Initially, the payment scheme and transportation logistics did not work. The “value cared basis” was being adopted in the United States too slow, so doctors have been hesitant to participate in a project with a vague payment. (In the value-based model, doctors aren’t paid a fixed price for a consultation; they’re paid for patient outcomes.)
Obviously, to find reach and customers, Call9 relied on partnerships within the healthcare organizations — care homes. These partners — care homes — were not fast technology adopters, and the revenue stream couldn't gain pace.
Then, Call9 made a deal with Lyft, a partnership to schedule rides for patients’ family members by the emergency staff via Lyft’s Concierge platform. Lyft wanted to decrease the number of missed and unused appointments in the US; to deepen its healthcare footprint. Yet, for Call9, it was an extra option introduced too early for the market. The contract with Lyft required more costs than it could bring new customers.
Their marketing has been throughout as well, with attracting celebrities like Ashton Kutcher but monetary problems with the startup made investors decide the project couldn't efficiently deliver. This is a classic case for healthcare ventures. "Move fast and break things" doesn't exactly work in this industry, yet investors continue to hope someone would make it so. Even with 142,000 successfully treated patients, Call9 failed and had to be closed.
Case Study: Slack. How failure turns to success
Everyone knows the corporate team messaging tool called Slack. After going to IPO in 2019, the company’s value was estimated at over $23 billion, Reuters reports. Who could think that the initial project of the team was a catastrophe?

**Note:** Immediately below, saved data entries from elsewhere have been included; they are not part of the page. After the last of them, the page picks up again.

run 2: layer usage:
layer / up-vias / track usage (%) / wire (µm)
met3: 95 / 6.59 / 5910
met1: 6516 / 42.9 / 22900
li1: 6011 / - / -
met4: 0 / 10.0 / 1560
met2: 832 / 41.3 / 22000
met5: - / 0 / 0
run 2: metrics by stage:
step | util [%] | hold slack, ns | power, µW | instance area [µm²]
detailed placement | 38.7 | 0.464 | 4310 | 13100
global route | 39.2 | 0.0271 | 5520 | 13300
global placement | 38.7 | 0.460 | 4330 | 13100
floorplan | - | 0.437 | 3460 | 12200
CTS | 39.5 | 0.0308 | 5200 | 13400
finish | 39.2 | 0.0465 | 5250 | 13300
### config.mk
export PLATFORM = sky130hd
export DESIGN_NAME = remote_var_transaction_queue
export DESIGN_NICKNAME = d
export VERILOG_FILES = /design/src/hw/rtl/rvtq_pkg.sv /design/src/hw/rtl/remote_var_transaction_queue.sv
export SDC_FILE = /design/constraint.sdc
export NUM_CORES = 1
export LEC_CHECK = 0
export ABC_CLOCK_PERIOD_IN_PS = 7800
export BUFFER_PORTS_ARGS = -buffer_cell sky130_fd_sc_hd__clkbuf_2
export CAP_MARGIN = 15
export CORE_MARGIN = 2
export CORE_UTILIZATION = 60
export CTS_BUF_LIST = sky130_fd_sc_hd__clkbuf_8
export CTS_CLUSTER_SIZE = 12
export DETAILED_ROUTE_END_ITERATION = 10
export GPL_ROUTABILITY_DRIVEN = 0
export PLACE_DENSITY = 0.79
export SLEW_MARGIN = 20
export SYNTH_ARGS = -nofsm -noshare
export SYNTH_HDL_FRONTEND = slang
export SYNTH_SLANG_ARGS = --single-unit
### constraint.sdc
create_clock -name clk -period 7.8 [get_ports clk]
set_clock_uncertainty 0.15 [all_clocks]
set_input_delay 0 -clock clk [delete_from_list [all_inputs] [get_ports clk]]
set_output_delay 0 -clock clk [all_outputs]
set_load 0.02 [all_outputs]
### src/hw/rtl/rvtq_pkg.sv
`timescale 1ns / 1ps
// ----------------------------------------------------------------------------
// rvtq_pkg
// Types, codes and sizes shared by the remote variable transaction queue.
// ----------------------------------------------------------------------------
package rvtq_pkg;

  localparam int QDEPTH  = 8;
  localparam int PTR_W   = $clog2(QDEPTH);
  localparam int CNT_W   = $clog2(QDEPTH + 1);
  localparam int CFG_A_W = 2;
  localparam int CFG_D_W = 16;

  // input modes
  localparam logic [2:0] MODE_OPEN  = 3'd0;
  localparam logic [2:0] MODE_CLOSE = 3'd1;
  localparam logic [2:0] MODE_SETR  = 3'd2;
  localparam logic [2:0] MODE_GETR  = 3'd3;
  localparam logic [2:0] MODE_TICK  = 3'd4;
  localparam logic [2:0] MODE_QUERY = 3'd5;

  // transaction states
  localparam logic [2:0] TS_INVALID = 3'd0;
  localparam logic [2:0] TS_SCHED   = 3'd1;
  localparam logic [2:0] TS_WAIT    = 3'd2;
  localparam logic [2:0] TS_RETRY   = 3'd3;
  localparam logic [2:0] TS_TIMEOUT = 3'd4;
  localparam logic [2:0] TS_TXERR   = 3'd5;
  localparam logic [2:0] TS_READY   = 3'd6;
  localparam logic [2:0] TS_ERROR   = 3'd7;

  // configuration register indexes
  localparam logic [CFG_A_W-1:0] CFG_OWN_ADDR = 2'd0;
  localparam logic [CFG_A_W-1:0] CFG_TIMEOUT  = 2'd1;
  localparam logic [CFG_A_W-1:0] CFG_RESEND   = 2'd2;
  localparam logic [CFG_A_W-1:0] CFG_LIMIT    = 2'd3;

  localparam logic [7:0]  RST_OWN_ADDR = 8'd0;
  localparam logic [15:0] RST_TIMEOUT  = 16'd100;
  localparam logic [15:0] RST_RESEND   = 16'd50;
  localparam logic [2:0]  RST_LIMIT    = 3'd5;

  typedef struct packed {
    logic [2:0]  mode;
    logic [7:0]  dest_addr;
    logic [7:0]  var_index;
    logic        dir;
    logic [7:0]  length;
    logic [2:0]  slot;
    logic [15:0] now_ms;
    logic        bus_accepts;
  } in_beat_t;

  typedef struct packed {
    logic        ok;
    logic [2:0]  handle;
    logic [2:0]  txn_state;
    logic        send_valid;
    logic [7:0]  send_src;
    logic [7:0]  send_dest;
    logic        send_kind;
    logic [7:0]  send_index;
    logic [7:0]  send_length;
  } out_beat_t;

  typedef struct packed {
    logic [7:0]  dest;
    logic [7:0]  index;
    logic [7:0]  length;
    logic        dir;
    logic [2:0]  status;
    logic [2:0]  retries;
    logic [15:0] stamp;
  } entry_t;

  function automatic logic [PTR_W-1:0] next_pos(input logic [PTR_W-1:0] p);
    next_pos = (32'(p) == QDEPTH - 1) ? '0 : PTR_W'(32'(p) + 1);
  endfunction

endpackage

Stewart Butterfield’s team was working on a social MMORPG — massive online role-play called Glitch. In 2009, the Canadian company Tiny Speck (that will be Slack Technologies Inc. later) raised $1.5 million in angel funding to start their software development project. They worked from 2009 to 2011, and in 2011 Glitch was released. Founders withdrew it, though; they weren't satisfied with the quality of the game. The project was closed.
They built internal software for communication between their American and Canadian offices. That will be soon called Slack.
The startup did not realize its degree of success until receiving about $180 million in funding in 2014 and another $360 million in 2015-2016 to improve and market the messenger. The company became the 2016 top cloud app according to Forbes.
Slack is so good because developers built it for themselves. The creative spirit and wit of the game development company allowed them to scale it quickly and efficiently. The team was a right fit even before they went to market. They are now one of the most popular communication tools and almost everyone in their audience knows about Slack. Fewer people remember Tiny Speck, though, but it was a failure that led to success—as many failures actually do.
How entrepreneurs can learn from failure? According to Butterfield, they had to shut Glitch down because it was too "foreign." It was the only non-combat MMO on the market, and few gamers actually understood its humor and the fun in its gameplay. The team rushed to deadlines. Glitch has Flash as a base technology. They failed, and Slack rushed to the victory, right into a product-market fit, with the right audience in mind and a lean product pipeline. Cool? Cool.
Recognize opportunity in failure. It’s better to test your product and fail fast, so you could see the issues you had from a different perspective and try again.
So, what business failure lessons can be learned from startup cases discussed above?
First of all, do not expect your fresh idea to immediately win. Find investors who share your values and are experienced or at least familiars with the quirks of your industry. Use funds carefully.
Ensure that your proof of concept addresses the market need effectively and is not designed just to serve your ambitions or assumptions on what the audience would want.
Maybe there's a pivot hidden in your failure, like in Slack's case. Don't focus on the fact you've failed. Add it to your experience and gain strength from it. There is no other way to build a startup and not to fail except for going there and trying to.